A Food and Drug Administration (FDA) panel’s surprising recommendation this week to reject the use of MDMA, commonly known as ecstasy, to treat PTSD was a blow to advocates and lawmakers who champion the treatment as a game changer for mental health in the United States.
The FDA, which designated MDMA-assisted therapy as a “breakthrough therapy” in 2017, is considering an application by Lykos Therapeutics to approve the proposed treatment for PTSD.
The proposed treatment is the first time the U.S. has considered a Schedule I drug — those considered to have a high potential for abuse such as heroin and LSD — for medical use and, if approved, would be the first new treatment for PTSD in several decades.
“I’m disappointed that the FDA advisory committee chose to ignore the voices and testimonies of Veterans whose lives have been forever improved by MDMA-assisted therapy, and instead voted in favor of those who have been on a mission to discredit this promising treatment at all costs,” Rep. Jack Bergman (R-Mich.), a retired lieutenant general in the U.S. Marine Corps, told The Hill.
The panel voted 10-1 to reject the question of whether the risks outweigh the benefits and 9-2 against endorsing its efficacy. Its recommendation is not binding, and the agency is expected to issue its final decision on the treatment by Aug. 11.
Rep. Lou Correa (D-Calif.) called the panel’s decision “dead wrong.”
“This is a first cure that promises to revolutionize psychiatric treatment in like 50, 60 years, and they’re denying it? Are you kidding me?” Correa, who co-chairs the Congressional Psychedelics Advancing Therapies Caucus with Bergman, said in an interview with The Hill.
Recent Phase 3 clinical trials conducted by Lykos showed the treatment had a 71 percent efficacy rating for PTSD. But the panel of independent advisers raised concerns around several issues including the diversity of study participants, potential side effects and the feasibility of a “blind” study involving psychedelics.
“Midomafetamine produces profound alterations in mood, sensation, suggestibility, and cognition. As a result, studies are nearly impossible to blind,” the panel wrote in briefing documents posted before the meeting, noting “functional unblinding can introduce bias in clinical studies.”

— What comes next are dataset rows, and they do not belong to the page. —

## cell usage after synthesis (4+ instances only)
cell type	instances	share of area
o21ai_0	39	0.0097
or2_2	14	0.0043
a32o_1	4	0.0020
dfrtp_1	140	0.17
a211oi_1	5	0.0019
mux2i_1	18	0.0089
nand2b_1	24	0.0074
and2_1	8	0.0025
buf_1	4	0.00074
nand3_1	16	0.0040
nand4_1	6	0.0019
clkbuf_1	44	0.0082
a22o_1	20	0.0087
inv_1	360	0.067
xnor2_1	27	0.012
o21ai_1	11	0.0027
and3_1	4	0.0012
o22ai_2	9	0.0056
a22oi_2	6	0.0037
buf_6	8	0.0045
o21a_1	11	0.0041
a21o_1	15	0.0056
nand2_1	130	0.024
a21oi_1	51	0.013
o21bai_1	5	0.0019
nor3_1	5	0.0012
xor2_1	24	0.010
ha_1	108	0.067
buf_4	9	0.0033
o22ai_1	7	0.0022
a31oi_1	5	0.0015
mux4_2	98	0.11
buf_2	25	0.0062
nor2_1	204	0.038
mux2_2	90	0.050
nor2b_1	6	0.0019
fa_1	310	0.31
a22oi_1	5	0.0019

Several panelists said that while they were excited by the initial results, they felt the drug was too experimental.
“While we are disappointed in the vote, we are committed to continuing to collaborate with the FDA with their ongoing review,” Lykos CEO Amy Emerson said in a statement following the vote. “There is an urgent need for new, effective and accessible therapies to address this unmet need for those living with PTSD.”

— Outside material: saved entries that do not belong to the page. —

## config.mk

```make
export PLATFORM = sky130hd
export DESIGN_NAME = rx_frame_ctrl
export DESIGN_NICKNAME = d
export VERILOG_FILES = /design/src/rtl/rx_frame_ctrl.sv
export SDC_FILE = /design/constraint.sdc
export NUM_CORES = 1
export LEC_CHECK = 0
export ABC_AREA = 1
export BUFFER_PORTS_ARGS = -buffer_cell sky130_fd_sc_hd__clkbuf_2
export CAP_MARGIN = 30
export CORE_MARGIN = 3
export CORE_UTILIZATION = 56
export DETAILED_ROUTE_END_ITERATION = 8
export PLACE_DENSITY = 0.78
export SLEW_MARGIN = 40
export SYNTH_ARGS = -nofsm -noshare
export SYNTH_HDL_FRONTEND = slang
export SYNTH_SLANG_ARGS = --single-unit
```

## constraint.sdc

```tcl
create_clock -name i_Clock -period 2.4 [get_ports i_Clock]
set_input_delay 0.24 -clock i_Clock [delete_from_list [all_inputs] [get_ports i_Clock]]
set_output_delay 0.24 -clock i_Clock [all_outputs]
set_load 0.005 [all_outputs]
```

## src/rtl/rx_frame_ctrl.sv

```systemverilog
// rx_frame_ctrl: framed command controller between a UART receiver and a small
// register file that feeds the seven-segment decoders.
//
// Frame format (one byte per i_Rx_DV pulse): SYNC, ADDR, DATA, CSUM where
// CSUM = ADDR ^ DATA. A good frame with ADDR < NUM_REGS writes DATA into
// register ADDR. Checksum errors, out-of-range addresses and inter-byte
// timeouts each bump a saturating error counter.
//
// Ports:
//   i_Clock      system clock, rising edge
//   i_Reset      synchronous active-high reset
//   i_Rx_DV      one-cycle byte-valid pulse
//   i_Rx_Byte    received byte
//   o_Regs       packed register file, reg k at [8k+7:8k]
//   o_Wr_Stb     one-cycle pulse in the cycle after a committed write
//   o_Wr_Addr    address of the last committed write
//   o_Busy       high while a frame is in progress
//   o_Err_Count  frame error counter, saturates at 255
//   o_Ack_DV     (RX_FRAME_ACK_EN only) ack byte valid, same timing as o_Wr_Stb
//   o_Ack_Byte   (RX_FRAME_ACK_EN only) 8'h06 on commit, 8'h15 on error
//
// Optional feature macro: RX_FRAME_ACK_EN (adds the ack ports and logic).

module rx_frame_ctrl #(
   parameter int unsigned NUM_REGS     = 2,
   parameter logic [7:0]  SYNC_BYTE    = 8'hA5,
   parameter int unsigned TIMEOUT_CLKS = 8700
) (
   input  logic                  i_Clock,
   input  logic                  i_Reset,
   input  logic                  i_Rx_DV,
   input  logic [7:0]            i_Rx_Byte,
   output logic [8*NUM_REGS-1:0] o_Regs,
   output logic                  o_Wr_Stb,
   output logic [3:0]            o_Wr_Addr,
   output logic                  o_Busy,
   output logic [7:0]            o_Err_Count
`ifdef RX_FRAME_ACK_EN
   ,
   output logic                  o_Ack_DV,
   output logic [7:0]            o_Ack_Byte
`endif
);

   localparam logic [1:0] S_IDLE = 2'd0;
   localparam logic [1:0] S_ADDR = 2'd1;
   localparam logic [1:0] S_DATA = 2'd2;
   localparam logic [1:0] S_CSUM = 2'd3;

   localparam int unsigned TW = (TIMEOUT_CLKS > 2) ? $clog2(TIMEOUT_CLKS) : 1;
   // Abort on the edge where the counter would reach TIMEOUT_CLKS-1, so Busy
   // drops exactly TIMEOUT_CLKS-1 cycles after the last byte.
   localparam logic [TW-1:0] TMO_LAST = TW'(TIMEOUT_CLKS - 2);

   logic [1:0]    r_state;
   logic [1:0]    w_state_next;
   logic [7:0]    r_addr;
   logic [7:0]    r_data;
   logic [TW-1:0] r_tmo_cnt;
   logic [7:0]    r_regs [NUM_REGS];
   logic          r_wr_stb;
   logic [3:0]    r_wr_addr;
   logic [7:0]    r_err_cnt;

   logic w_in_frame;
   logic w_timeout;
   logic w_csum_byte;
   logic w_commit;
   logic w_err;

   assign w_in_frame  = (r_state != S_IDLE);
   assign w_timeout   = w_in_frame && !i_Rx_DV && (r_tmo_cnt == TMO_LAST);
   assign w_csum_byte = (r_state == S_CSUM) && i_Rx_DV;
   assign w_commit    = w_csum_byte && (i_Rx_Byte == (r_addr ^ r_data)) &&
                        (r_addr < 8'(NUM_REGS));
   assign w_err       = (w_csum_byte && !w_commit) || w_timeout;

   always_comb begin
      w_state_next = r_state;
      if (w_timeout) begin
         w_state_next = S_IDLE;
      end else if (i_Rx_DV) begin
         case (r_state)
            S_IDLE:  w_state_next = (i_Rx_Byte == SYNC_BYTE) ? S_ADDR : S_IDLE;
            S_ADDR:  w_state_next = S_DATA;
            S_DATA:  w_state_next = S_CSUM;
            default: w_state_next = S_IDLE;
         endcase
      end
   end

   always_ff @(posedge i_Clock) begin
      if (i_Reset) begin
         r_state   <= S_IDLE;
         r_addr    <= 8'h00;
         r_data    <= 8'h00;
         r_tmo_cnt <= '0;
         r_wr_stb  <= 1'b0;
         r_wr_addr <= 4'h0;
         r_err_cnt <= 8'h00;
      end else begin
         r_state  <= w_state_next;
         r_wr_stb <= w_commit;
         if (i_Rx_DV && r_state == S_ADDR) r_addr <= i_Rx_Byte;
         if (i_Rx_DV && r_state == S_DATA) r_data <= i_Rx_Byte;
         if (w_commit) r_wr_addr <= r_addr[3:0];
         if (w_err && r_err_cnt != 8'hFF) r_err_cnt <= r_err_cnt + 8'h01;
         // Counter lives only inside a frame; any byte restarts the window.
         if (i_Rx_DV || !w_in_frame || w_timeout) begin
            r_tmo_cnt <= '0;
         end else begin
            r_tmo_cnt <= r_tmo_cnt + TW'(1);
         end
      end
   end

   always_ff @(posedge i_Clock) begin
      for (int k = 0; k < NUM_REGS; k++) begin
         if (i_Reset) begin
            r_regs[k] <= 8'h00;
         end else if (w_commit && r_addr == 8'(k)) begin
            r_regs[k] <= r_data;
         end
      end
   end

   for (genvar g = 0; g < NUM_REGS; g++) begin : g_regs_out
      assign o_Regs[8*g +: 8] = r_regs[g];
   end

   assign o_Wr_Stb    = r_wr_stb;
   assign o_Wr_Addr   = r_wr_addr;
   assign o_Busy      = w_in_frame;
   assign o_Err_Count = r_err_cnt;

`ifdef RX_FRAME_ACK_EN
   logic       r_ack_dv;
   logic [7:0] r_ack_byte;

   // Every frame that reaches its CSUM byte is acked; timeouts are not.
   always_ff @(posedge i_Clock) begin
      if (i_Reset) begin
         r_ack_dv   <= 1'b0;
         r_ack_byte <= 8'h00;
      end else begin
         r_ack_dv <= w_csum_byte;
         if (w_csum_byte) r_ack_byte <= w_commit ? 8'h06 : 8'h15;
      end
   end

   assign o_Ack_DV   = r_ack_dv;
   assign o_Ack_Byte = r_ack_byte;
`endif

endmodule
```

======== Yosys cells after proc, flatten, opt, wreduce, memory -nomap -nowiden ========
Memories as Yosys holds them, arrays and structs flattened.
Index checks and enable logic that the tools add are counted.
word-level totals
  flip-flop bits (word level) ............. 45
  latch bits .............................. 0
  memory bits (writable) .................. 16
  ROM bits ................................ 0
  input bits .............................. 11
  output and inout bits ................... 30
  logic and storage cells ................. 56
  memories kept ........................... 1
memory list
  memory  words  width  rd ports  clocked after Yosys merged registers in  wr ports  line  RTL
  r_regs  2      8      2         0                                        2         60    logic [7:0] r_regs [NUM_REGS];
operators by class
  add/sub/neg operators ................... 2
  multipliers ............................. 0
  div/mod/pow operators ................... 0
  order comparisons ....................... 1
  equal/unequal tests ..................... 8
  shifts and indexed selects .............. 0
  muxes and demuxes ....................... 12
  bitwise gates (word level) .............. 3
  reduce and logical (&&, ||, !) cells .... 22
operator list
  kind                                                         count
  two-way mux 8 bit                                            2
  adder 14 x 1 -> 14 bit (second input constant)               1
  equality test 14 bit (second input constant)                 1
  logical AND 1 bit                                            11
  two-way mux 1 bit                                            9
  adder 8 x 1 -> 8 bit (second input constant)                 1
  equality test 8 x 1 -> 1 bit (second input constant)         1
  equality test 8 bit                                          1
  equality test 8 bit (second input constant)                  1
  logical NOT 8 bit                                            1
  less-than comparator 8 x 2 -> 1 bit (second input constant)  1
  inequality test 8 bit (second input constant)                1
  XOR 8 bit                                                    1
  case mux 2 bit (3 select lines)                              1
  equality test 2 bit (second input constant)                  2
  OR reduction 2 bit                                           2
  logical NOT 1 bit                                            3
  logical OR 1 bit                                             3
  equality test 2 x 1 -> 1 bit (second input constant)         1
  logical NOT 2 bit                                            1
  OR 1 bit                                                     2
  nonzero test 2 bit                                           1

======== Longest topological paths before layout ========
  word-level depth ........................ 9
  gate-level depth with buffers ........... 14
  gate-level depth less buffers ........... 13

======== Least setup slack after synthesis ========
No wires, ideal clock.
  kind .................................... register to register
  start ................................... reg r_state[0]
  end ..................................... mem r_regs[0][0], enable pin
  library setup time ...................... 387 ps
  arrival time ............................ 1724 ps
  data required time ...................... 2013 ps
  setup slack ............................. 289 ps
  cell stages (with the launch flop) ...... 10
  buffers on the path ..................... 0
  clock period less this slack ............ 2111 ps
  cell sequence ........................... dfxtp_1 -> ha_1 -> nand2_2 -> inv_2 -> nand2_1 -> nor2_2 -> nand3_2 -> nor2_4 -> nand2_4 -> o21ai_0
RTL lines
  element                 line  RTL
  start, declared         55    logic [1:0] r_state;
  start signal, assigned  102   r_state <= w_state_next;
  end, declared           60

==> metrics.txt <==
run status completed; Syn Inst Count between 300 and 400; Vias 2380; register area share after synthesis 49.4%; Slew Viols, Final 0; crit-path max FO 8; Die Ht 76.7 um; Max-Cap Viols 0; Final TNS setup 0 ns; gr ovfl total 0; crit path DAT 2.03 ns; Synth warnings 0; FF-to-FF Start r_state[0]; Netlist cell types 31; final RePlAce weighted congestion between 0.8 and 0.9; DRC Markers 0; CP top delay family simple AND/OR/NAND/NOR gates; mux contribution to synthesized area 0%; worst-path cell chain ha_1 > nand2_2 > inv_2 > nand2_1 > nor2_2 > nand3_2 > nor2_4 > nand2_4 > nor2_2 > nand2_1 > nor2_1; DP HPWL 4040 um; TritonRoute pass-1 iters 4; Synth Area in XOR/XNOR about 1.6%; Slew headroom between 60% and 70%; net count after synthesis 376; Initial Util 58.4%; Max Freq ~0.54 GHz; flop2flop setup slack about 0.55 ns; Worst Tran Pin Value 0.463 ns; pin count of the biggest net entering global routing 21; CTS tree built; H-tree depth 3; total chip power 1.94 mW; Leak 1.41 nW; mapped cell area 2800 sq um; largest stage delay on the critical path 0.41 ns; worst flop-to-flop path endpoint r_regs[1][0]; Rows 25; Max clock buf depth 2; vias in the first global route 2240; CTS buffer count 9; area of the core 4790 sq um; Starting DRT DRC Count 176; Setup Viol. Count Final 0; dominant cell type by area after synthesis dfxtp_1; clk root buf clkbuf_8; Area growth, synth to finish 14.8%; Hold Path Class input pin to register; crit start category register; worst skew pair latency 0.33 ns; CP required 2.58 ns; Final Hold Viols 0; DR vias/cell 5.00; synth top area cells dfxtp_1 32%, edfxtp_1 17%, nand2_1 9.3%; PwrDens 606 nW/um^2; GRT Util Overall 20.8%; Post-CTS Resized 0; critical path capture point type register; CP max stage cell dfxtp_1; postcts setup bufs 0; io pins 41; drt wl/cell between 10 and 15 um; Clock Pin Slew Worst Setup and Hold Paths around 0.07 ns; hold_buf cts 0; Port Buffer Count 40; antenna viol nets, final 0; Post-DP Area 3060 sq um; Final nets between 400 and 500; Clock Skews 0.00872 ns; Final Cycle Share 77.2%; Post-Synth Adder-Cell Area under 10%; antenna fix cells 0; main combinational cell family by area after synthesis simple AND/OR/NAND/NOR gates; flops & latches, synth 61; Worst R2R Path Depth 11; Max VDD drop 418 uV; initial antenna violation count 0; Syn Area/Cell 7.81 sq um; Buffers & Inverters on Critical Path 1; crit path time final 1.85 ns; top-area cell type share of the netlist area between 30% and 40%; Hold EP o_Wr_Stb; Synth Area in Compound Gates roughly a tenth; Die ar. a little under 6000 sq um; post-synthesis simple-gate area fraction 27.8%; Worst Hold Path Cells 2; first-pass GRT wire length 9820 um; Clock Sinks 61; kind of critical path register to register; hold wc startpoint i_Reset; die extent in x ~77 um; post-route cell area 3210 sq um; Final Non-Filler Cells 476; layout cells sized above 1 17.1%; final WL 5530 um; dpl cells 460; unrepaired setup endpoints after global routing no
[flip-flops by register name, summed over array words and instances, names as in the netlist]
| signal | flops |
|---|---|
| o_Wr_Stb | 1 |
| o_Err_Count | 8 |
| r_tmo_cnt | 14 |
| o_Wr_Addr | 4 |
| r_regs | 16 |
| r_addr | 8 |
| r_data | 8 |
| r_state | 2 |
[layout by cell type (no fill, tap or decap)]
cell type	Yosys	final
edfxtp_1	16	16
nor3b_1	2	2
dfxtp_1	45	45
nor2_2	3	3
xnor2_1	1	1
o21ai_0	21	21
nor2_4	1	1
and3_1	1	1
buf_4	1	3
nor3_1	3	3
nor2_1	51	51
clkbuf_8	0	9
inv_1	49	49
nand3_2	3	3
nand3b_1	1	1
nand2_4	2	2
nand2_1	69	69
or2_2	1	1
xor2_1	4	4
nor4_2	1	1
nand3_1	24	24
clkbuf_2	0	40
o22ai_1	1	1
inv_2	4	4
clkinv_1	0	4
clkinv_2	0	1
a21oi_1	30	30
and2_1	1	1
clkbuf_1	4	2
nand2_2	2	2
nand4_1	4	4
ha_1	7	7
nor4_1	3	3
[through the flow]
stage          setup slack, ns  hold slack [ns]  utilization [%]
6_report                 0.548            0.105             67.1
5_1_grt                  0.398           0.0999             67.1
4_1_cts                  0.562           0.0964             67.1
3_5_place_dp             0.587            0.450             63.9
3_3_place_gp             0.681            0.439             63.9
2_1_floorplan            0.289            0.319                -
[kinds of logic after synthesis]
kind of cell             after synthesis
AO/OA/AOI/OAI                         52
XOR/XNOR                               5
buffers and inverters                 61
flip-flops                            61
AND/OR/NAND/NOR                      172
adder cells (fa/ha/maj)                7
[Yosys cell counts]
| cell type | count |
|---|---|
| buf_4 | 1 |
| and3_1 | 1 |
| nor2_2 | 3 |
| nor2_4 | 1 |
| inv_2 | 4 |
| and2_1 | 1 |
| nand2_4 | 2 |
| nor2_1 | 51 |
| buf_6 | 1 |
| edfxtp_1 | 16 |
| buf_2 | 2 |
| nor4_1 | 3 |
| or2_2 | 1 |
| o22ai_1 | 1 |
| clkbuf_1 | 4 |
| nand2_1 | 69 |
| nand3b_1 | 1 |
| dfxtp_1 | 45 |
| ha_1 | 7 |
| xnor2_1 | 1 |
| nor4_2 | 1 |
| nor3_1 | 3 |
| nand3_1 | 24 |
| o21ai_0 | 21 |
| a21oi_1 | 30 |
| nand3_2 | 3 |
| nor3b_1 | 2 |
| nand4_1 | 4 |
| nand2_2 | 2 |
| inv_1 | 49 |
| xor2_1 | 4 |
[how the worst max path moves through the flow]
stage | startpoint | endpoint | slack [ns] | depth (start not counted)
final | r_state[0] | r_regs[1][0] | 0.55 | 11
after global routing | r_state[0] | r_regs[1][0] | 0.40 | 11
after CTS | r_state[0] | r_regs[1][7] | 0.56 | 11
after detailed placement | r_state[0] | r_regs[0][1] | 0.59 | 10
after global placement | r_state[0] | r_regs[0][4] | 0.68 | 10
after floorplan | r_state[0] | r_regs[0][0] | 0.29 | 9
[power breakdown]
group | switching (mW) | total (mW) | leakage [nW] | internal, mW
Combinational | 0.0839 | 0.131 | 0.805 | 0.0471
Sequential | 0.0124 | 1.09 | 0.529 | 1.08
Clock | 0.366 | 0.725 | 0.0773 | 0.359
[final cells by class]
cell class / count / area, sq um
sequential: 61 / 1380
multi-input combinational: 236 / 1170
clock inverter: 5 / 20.0
inverter: 53 / 199
clock buffer: 11 / 131
tap: 67 / 83.8
timing repair buffer: 43 / 223
fill: 410 / 1580
[per-layer routing]
metal / GRT usage (%) / vias to the layer above / wire (um)
li1: - / 1241 / -
met3: 4.34 / 11 / 259
met5: 0 / - / 0
met4: 9.24 / 0 / 109
met1: 26.9 / 1077 / 2620
met2: 33.7 / 51 / 2550
No activity file was read; power rests on OpenSTA's default activity.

Ahead of the panel’s recommendation Tuesday, Bergman and Correa celebrated the unanimous addition of two amendments to a federal appropriations bill that would push the Department of Veterans Affairs (VA) to expand and prioritize research into MDMA-assisted therapy, training and a plan to incorporate the treatment if it’s approved.
During a fireside chat at a Horizons psychedelic conference in New York City last month, VA Under Secretary for Health Shereef Elnahal said the results of studies on the use of MDMA to treat PTSD “speak for themselves.”
“Here’s the reality. For conditions like PTSD and particularly unique manifestations of PTSD that we see among veterans, the evidence-based therapies that we have, while they help, pale in comparison if we are able to replicate the scale of preliminary results we have seen in the studies for psychedelics, especially MDMA for PTSD, and increasingly psilocybin for treatment-resistant depression. So that is the reason I’m here,” said Elnahal.
Juliana Mercer, director of veteran advocacy and public policy at Healing Breakthrough, told The Hill that she woke up with a knot in her stomach after the decision dropped.
Healing Breakthrough is an advocacy group dedicated to advancing MDMA-assisted therapy for veterans with PTSD. More than 6,000 veterans die by suicide each year, and Mercer said the drug offers real hope for veterans who suffer from PTSD.
“That knot hasn’t left and it’s [a] heartbreak for all the veterans who were looking to this as a hope and light at the end of the tunnel to relief from decades of pain. Those veterans on the waiting list to go out of the country and the veterans who were holding out hope that help was imminent — we are crushed,” Mercer said.
The proposed treatment would help more than just veterans, advocates and lawmakers said. The VA estimates that 5 percent of people in the U.S. have PTSD each year and that around 13 million Americans had PTSD in 2020.
Mercer called it a “moral imperative” to help those suffering get access to the drug, a sentiment Correa echoed.
“We just don’t say we know it’s a game changer. We know it’s a game changer,” Correa said.
Despite the setback, Bergman said he is “confident that this will merely be a speed bump in our overall efforts to truly heal the invisible wounds that millions of Americans suffer from today.”